Saved entries>
+++
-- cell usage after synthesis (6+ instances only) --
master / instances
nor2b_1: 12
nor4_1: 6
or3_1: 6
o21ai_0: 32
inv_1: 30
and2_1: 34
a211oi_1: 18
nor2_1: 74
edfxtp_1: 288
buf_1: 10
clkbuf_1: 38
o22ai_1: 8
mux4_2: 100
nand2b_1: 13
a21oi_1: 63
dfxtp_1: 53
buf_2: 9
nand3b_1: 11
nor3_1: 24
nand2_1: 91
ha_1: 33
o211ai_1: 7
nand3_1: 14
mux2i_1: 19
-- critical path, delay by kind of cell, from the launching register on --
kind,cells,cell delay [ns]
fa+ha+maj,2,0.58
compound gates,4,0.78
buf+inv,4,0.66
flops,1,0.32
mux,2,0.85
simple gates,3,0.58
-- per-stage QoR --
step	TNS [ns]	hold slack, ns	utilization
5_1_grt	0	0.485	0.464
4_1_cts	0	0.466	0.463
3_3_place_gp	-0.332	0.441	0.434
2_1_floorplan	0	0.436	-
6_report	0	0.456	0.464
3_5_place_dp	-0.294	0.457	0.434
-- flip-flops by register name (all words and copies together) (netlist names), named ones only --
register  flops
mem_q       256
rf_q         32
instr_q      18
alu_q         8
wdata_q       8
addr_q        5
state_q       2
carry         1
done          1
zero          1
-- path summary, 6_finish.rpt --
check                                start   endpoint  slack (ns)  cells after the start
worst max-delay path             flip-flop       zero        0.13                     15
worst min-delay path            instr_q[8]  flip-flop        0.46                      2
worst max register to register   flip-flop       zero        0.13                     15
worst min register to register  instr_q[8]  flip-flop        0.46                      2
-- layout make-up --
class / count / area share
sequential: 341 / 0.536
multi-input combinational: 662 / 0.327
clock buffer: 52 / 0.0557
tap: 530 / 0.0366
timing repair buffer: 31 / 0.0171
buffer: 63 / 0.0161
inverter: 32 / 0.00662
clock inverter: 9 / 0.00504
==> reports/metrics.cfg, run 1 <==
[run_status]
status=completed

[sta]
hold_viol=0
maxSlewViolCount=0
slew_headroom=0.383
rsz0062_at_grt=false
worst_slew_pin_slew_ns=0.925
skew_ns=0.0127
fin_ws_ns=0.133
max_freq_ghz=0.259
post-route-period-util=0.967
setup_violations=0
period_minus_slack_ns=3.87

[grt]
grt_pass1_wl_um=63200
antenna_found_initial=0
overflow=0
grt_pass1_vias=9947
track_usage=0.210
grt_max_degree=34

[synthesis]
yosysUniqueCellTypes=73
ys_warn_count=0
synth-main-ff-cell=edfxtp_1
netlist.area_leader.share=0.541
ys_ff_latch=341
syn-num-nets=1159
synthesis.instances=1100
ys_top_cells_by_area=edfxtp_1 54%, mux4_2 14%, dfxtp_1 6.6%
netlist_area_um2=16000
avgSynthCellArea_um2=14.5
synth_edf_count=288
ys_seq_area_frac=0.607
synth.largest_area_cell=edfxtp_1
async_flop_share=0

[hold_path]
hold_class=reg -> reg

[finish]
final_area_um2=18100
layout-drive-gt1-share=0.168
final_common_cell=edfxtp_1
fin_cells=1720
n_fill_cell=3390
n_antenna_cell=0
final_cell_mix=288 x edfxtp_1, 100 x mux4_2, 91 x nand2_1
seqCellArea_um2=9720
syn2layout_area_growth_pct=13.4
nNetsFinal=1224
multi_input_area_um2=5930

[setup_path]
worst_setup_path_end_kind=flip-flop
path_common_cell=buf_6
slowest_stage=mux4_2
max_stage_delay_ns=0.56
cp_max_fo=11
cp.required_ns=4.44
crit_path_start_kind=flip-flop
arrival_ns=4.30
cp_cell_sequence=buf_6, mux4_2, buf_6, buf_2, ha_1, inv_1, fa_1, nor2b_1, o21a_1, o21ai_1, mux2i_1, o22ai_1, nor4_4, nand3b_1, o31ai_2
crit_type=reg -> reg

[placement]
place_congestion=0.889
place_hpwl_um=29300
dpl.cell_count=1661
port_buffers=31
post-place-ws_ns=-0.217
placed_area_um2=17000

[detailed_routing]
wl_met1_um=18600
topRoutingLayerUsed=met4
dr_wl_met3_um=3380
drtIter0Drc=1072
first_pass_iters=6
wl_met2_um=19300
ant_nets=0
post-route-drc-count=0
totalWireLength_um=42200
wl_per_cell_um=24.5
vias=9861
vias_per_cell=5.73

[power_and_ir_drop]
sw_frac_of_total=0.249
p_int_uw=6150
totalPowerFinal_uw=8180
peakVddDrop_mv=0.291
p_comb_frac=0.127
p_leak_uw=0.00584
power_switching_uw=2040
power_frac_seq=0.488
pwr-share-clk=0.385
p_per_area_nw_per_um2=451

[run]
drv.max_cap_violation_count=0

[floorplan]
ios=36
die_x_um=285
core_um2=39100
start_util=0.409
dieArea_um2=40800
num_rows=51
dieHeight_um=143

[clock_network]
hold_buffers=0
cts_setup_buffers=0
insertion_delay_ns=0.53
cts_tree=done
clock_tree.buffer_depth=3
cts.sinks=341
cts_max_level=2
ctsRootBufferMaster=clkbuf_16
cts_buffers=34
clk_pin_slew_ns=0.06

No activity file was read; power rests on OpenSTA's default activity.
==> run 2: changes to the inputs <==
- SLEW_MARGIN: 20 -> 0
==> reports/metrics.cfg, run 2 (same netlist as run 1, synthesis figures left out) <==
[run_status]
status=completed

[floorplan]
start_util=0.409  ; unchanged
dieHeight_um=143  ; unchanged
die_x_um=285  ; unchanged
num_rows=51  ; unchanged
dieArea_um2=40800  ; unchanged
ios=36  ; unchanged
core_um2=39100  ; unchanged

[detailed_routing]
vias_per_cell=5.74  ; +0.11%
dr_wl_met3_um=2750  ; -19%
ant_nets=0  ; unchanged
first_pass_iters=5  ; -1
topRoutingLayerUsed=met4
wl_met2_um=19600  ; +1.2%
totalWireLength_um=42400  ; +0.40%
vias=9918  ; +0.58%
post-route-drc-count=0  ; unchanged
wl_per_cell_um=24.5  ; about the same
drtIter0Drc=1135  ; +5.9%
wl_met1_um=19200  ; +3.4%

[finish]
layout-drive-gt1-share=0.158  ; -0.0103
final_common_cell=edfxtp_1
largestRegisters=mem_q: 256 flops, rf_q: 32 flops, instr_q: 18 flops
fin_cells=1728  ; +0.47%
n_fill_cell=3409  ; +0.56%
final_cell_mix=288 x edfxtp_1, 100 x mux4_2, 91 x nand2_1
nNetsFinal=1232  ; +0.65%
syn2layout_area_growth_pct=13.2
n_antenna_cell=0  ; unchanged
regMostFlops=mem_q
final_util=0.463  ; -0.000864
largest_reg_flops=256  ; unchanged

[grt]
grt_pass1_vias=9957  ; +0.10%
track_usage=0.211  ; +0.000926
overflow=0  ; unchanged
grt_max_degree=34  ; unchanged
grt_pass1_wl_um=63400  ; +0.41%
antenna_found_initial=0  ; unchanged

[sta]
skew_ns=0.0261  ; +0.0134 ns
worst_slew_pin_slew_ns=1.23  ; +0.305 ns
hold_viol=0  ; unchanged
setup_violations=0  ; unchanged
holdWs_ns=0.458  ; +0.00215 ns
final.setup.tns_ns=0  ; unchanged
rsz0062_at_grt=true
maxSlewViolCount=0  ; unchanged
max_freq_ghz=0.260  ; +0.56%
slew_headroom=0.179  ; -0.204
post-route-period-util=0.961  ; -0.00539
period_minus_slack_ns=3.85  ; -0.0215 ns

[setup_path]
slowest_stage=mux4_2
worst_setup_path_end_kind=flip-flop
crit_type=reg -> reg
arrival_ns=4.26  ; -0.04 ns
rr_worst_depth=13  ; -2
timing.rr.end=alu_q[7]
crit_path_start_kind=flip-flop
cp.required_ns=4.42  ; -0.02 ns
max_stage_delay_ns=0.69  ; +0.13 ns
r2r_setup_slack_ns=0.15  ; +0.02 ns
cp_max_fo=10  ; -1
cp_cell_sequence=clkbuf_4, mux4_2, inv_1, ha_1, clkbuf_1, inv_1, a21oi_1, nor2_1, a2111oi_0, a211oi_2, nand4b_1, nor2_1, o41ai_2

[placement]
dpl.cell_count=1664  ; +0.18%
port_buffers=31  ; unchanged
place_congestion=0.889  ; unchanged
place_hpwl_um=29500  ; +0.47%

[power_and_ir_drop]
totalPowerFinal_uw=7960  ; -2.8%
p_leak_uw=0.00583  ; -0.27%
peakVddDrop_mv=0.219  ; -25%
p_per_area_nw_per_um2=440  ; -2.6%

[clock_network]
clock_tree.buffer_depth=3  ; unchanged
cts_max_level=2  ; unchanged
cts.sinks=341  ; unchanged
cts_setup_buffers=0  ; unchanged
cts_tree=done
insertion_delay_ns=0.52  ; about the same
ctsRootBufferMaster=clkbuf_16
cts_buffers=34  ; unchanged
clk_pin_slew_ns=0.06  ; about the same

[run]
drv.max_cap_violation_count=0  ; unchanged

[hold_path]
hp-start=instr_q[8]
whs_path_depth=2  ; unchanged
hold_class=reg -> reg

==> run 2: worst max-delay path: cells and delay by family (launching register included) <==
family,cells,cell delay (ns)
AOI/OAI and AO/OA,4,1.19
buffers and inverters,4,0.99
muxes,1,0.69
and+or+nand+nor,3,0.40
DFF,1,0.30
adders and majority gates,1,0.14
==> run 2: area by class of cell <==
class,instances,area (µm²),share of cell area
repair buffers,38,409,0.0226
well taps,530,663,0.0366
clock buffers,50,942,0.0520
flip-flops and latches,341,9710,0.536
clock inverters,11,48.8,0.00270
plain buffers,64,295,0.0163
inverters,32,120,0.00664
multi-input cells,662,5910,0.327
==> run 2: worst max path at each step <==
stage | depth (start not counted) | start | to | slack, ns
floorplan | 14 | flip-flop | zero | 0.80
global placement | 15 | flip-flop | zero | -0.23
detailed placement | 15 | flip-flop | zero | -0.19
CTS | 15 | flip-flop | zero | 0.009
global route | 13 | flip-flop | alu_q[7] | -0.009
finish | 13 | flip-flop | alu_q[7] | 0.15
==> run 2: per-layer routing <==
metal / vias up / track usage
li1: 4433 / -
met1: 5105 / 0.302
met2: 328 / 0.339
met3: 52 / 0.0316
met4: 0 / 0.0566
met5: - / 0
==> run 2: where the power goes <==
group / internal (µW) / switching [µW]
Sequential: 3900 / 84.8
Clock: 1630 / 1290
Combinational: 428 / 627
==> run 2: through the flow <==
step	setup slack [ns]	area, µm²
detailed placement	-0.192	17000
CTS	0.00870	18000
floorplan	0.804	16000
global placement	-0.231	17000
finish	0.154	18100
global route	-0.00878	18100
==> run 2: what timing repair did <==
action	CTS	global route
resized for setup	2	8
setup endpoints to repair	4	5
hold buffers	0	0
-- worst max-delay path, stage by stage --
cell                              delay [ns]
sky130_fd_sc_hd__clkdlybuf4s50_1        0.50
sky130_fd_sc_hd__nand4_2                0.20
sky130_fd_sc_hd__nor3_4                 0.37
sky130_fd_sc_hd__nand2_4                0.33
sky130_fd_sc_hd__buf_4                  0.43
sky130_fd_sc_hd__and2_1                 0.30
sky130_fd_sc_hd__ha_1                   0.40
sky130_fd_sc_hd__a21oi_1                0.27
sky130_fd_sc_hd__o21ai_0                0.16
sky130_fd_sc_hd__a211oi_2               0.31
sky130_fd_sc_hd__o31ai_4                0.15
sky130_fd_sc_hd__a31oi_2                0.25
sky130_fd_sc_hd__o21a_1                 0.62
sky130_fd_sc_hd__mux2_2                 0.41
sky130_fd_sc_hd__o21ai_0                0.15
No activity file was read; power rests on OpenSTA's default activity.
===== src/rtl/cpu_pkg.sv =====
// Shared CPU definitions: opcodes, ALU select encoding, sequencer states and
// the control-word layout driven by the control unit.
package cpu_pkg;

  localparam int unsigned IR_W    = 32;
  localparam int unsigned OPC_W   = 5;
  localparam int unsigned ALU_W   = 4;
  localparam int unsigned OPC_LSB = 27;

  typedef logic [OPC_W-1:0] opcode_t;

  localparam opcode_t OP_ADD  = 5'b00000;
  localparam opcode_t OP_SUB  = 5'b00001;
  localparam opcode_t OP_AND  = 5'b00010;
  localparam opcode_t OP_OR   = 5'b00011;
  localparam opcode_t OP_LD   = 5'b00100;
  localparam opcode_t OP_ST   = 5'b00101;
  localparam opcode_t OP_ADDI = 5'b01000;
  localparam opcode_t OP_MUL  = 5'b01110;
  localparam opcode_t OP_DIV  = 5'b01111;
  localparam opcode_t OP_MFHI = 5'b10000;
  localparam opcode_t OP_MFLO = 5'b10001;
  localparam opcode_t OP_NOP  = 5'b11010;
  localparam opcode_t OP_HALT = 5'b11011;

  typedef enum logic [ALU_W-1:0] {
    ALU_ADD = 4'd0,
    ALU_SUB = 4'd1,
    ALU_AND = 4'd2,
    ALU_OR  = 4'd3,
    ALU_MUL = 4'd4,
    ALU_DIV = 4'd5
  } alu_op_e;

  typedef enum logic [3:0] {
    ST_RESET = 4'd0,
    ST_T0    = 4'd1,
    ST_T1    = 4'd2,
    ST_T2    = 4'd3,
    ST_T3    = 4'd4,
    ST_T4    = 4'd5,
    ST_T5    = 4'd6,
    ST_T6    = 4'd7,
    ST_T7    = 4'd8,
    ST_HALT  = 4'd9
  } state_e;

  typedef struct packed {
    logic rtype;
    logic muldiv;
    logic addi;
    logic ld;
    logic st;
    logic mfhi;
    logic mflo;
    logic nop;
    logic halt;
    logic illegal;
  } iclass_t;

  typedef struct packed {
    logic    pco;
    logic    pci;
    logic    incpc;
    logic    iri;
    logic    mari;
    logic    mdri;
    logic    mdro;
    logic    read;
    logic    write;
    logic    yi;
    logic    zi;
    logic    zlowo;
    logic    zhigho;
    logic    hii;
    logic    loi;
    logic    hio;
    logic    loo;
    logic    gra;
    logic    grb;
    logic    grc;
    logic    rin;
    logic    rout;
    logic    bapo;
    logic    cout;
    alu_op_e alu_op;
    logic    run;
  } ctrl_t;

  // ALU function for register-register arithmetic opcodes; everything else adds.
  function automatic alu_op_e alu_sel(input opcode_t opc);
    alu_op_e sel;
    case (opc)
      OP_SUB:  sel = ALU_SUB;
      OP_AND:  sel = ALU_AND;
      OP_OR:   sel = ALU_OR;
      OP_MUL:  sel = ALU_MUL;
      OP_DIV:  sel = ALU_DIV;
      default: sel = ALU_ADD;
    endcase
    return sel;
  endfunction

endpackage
+++
If a line comes after the one containing "tap: 530 / 0.0366", leave it out; set down every line of the data before it, and that line itself, exactly.

The completed task>
-- cell usage after synthesis (6+ instances only) --
master / instances
nor2b_1: 12
nor4_1: 6
or3_1: 6
o21ai_0: 32
inv_1: 30
and2_1: 34
a211oi_1: 18
nor2_1: 74
edfxtp_1: 288
buf_1: 10
clkbuf_1: 38
o22ai_1: 8
mux4_2: 100
nand2b_1: 13
a21oi_1: 63
dfxtp_1: 53
buf_2: 9
nand3b_1: 11
nor3_1: 24
nand2_1: 91
ha_1: 33
o211ai_1: 7
nand3_1: 14
mux2i_1: 19
-- critical path, delay by kind of cell, from the launching register on --
kind,cells,cell delay [ns]
fa+ha+maj,2,0.58
compound gates,4,0.78
buf+inv,4,0.66
flops,1,0.32
mux,2,0.85
simple gates,3,0.58
-- per-stage QoR --
step	TNS [ns]	hold slack, ns	utilization
5_1_grt	0	0.485	0.464
4_1_cts	0	0.466	0.463
3_3_place_gp	-0.332	0.441	0.434
2_1_floorplan	0	0.436	-
6_report	0	0.456	0.464
3_5_place_dp	-0.294	0.457	0.434
-- flip-flops by register name (all words and copies together) (netlist names), named ones only --
register  flops
mem_q       256
rf_q         32
instr_q      18
alu_q         8
wdata_q       8
addr_q        5
state_q       2
carry         1
done          1
zero          1
-- path summary, 6_finish.rpt --
check                                start   endpoint  slack (ns)  cells after the start
worst max-delay path             flip-flop       zero        0.13                     15
worst min-delay path            instr_q[8]  flip-flop        0.46                      2
worst max register to register   flip-flop       zero        0.13                     15
worst min register to register  instr_q[8]  flip-flop        0.46                      2
-- layout make-up --
class / count / area share
sequential: 341 / 0.536
multi-input combinational: 662 / 0.327
clock buffer: 52 / 0.0557
tap: 530 / 0.0366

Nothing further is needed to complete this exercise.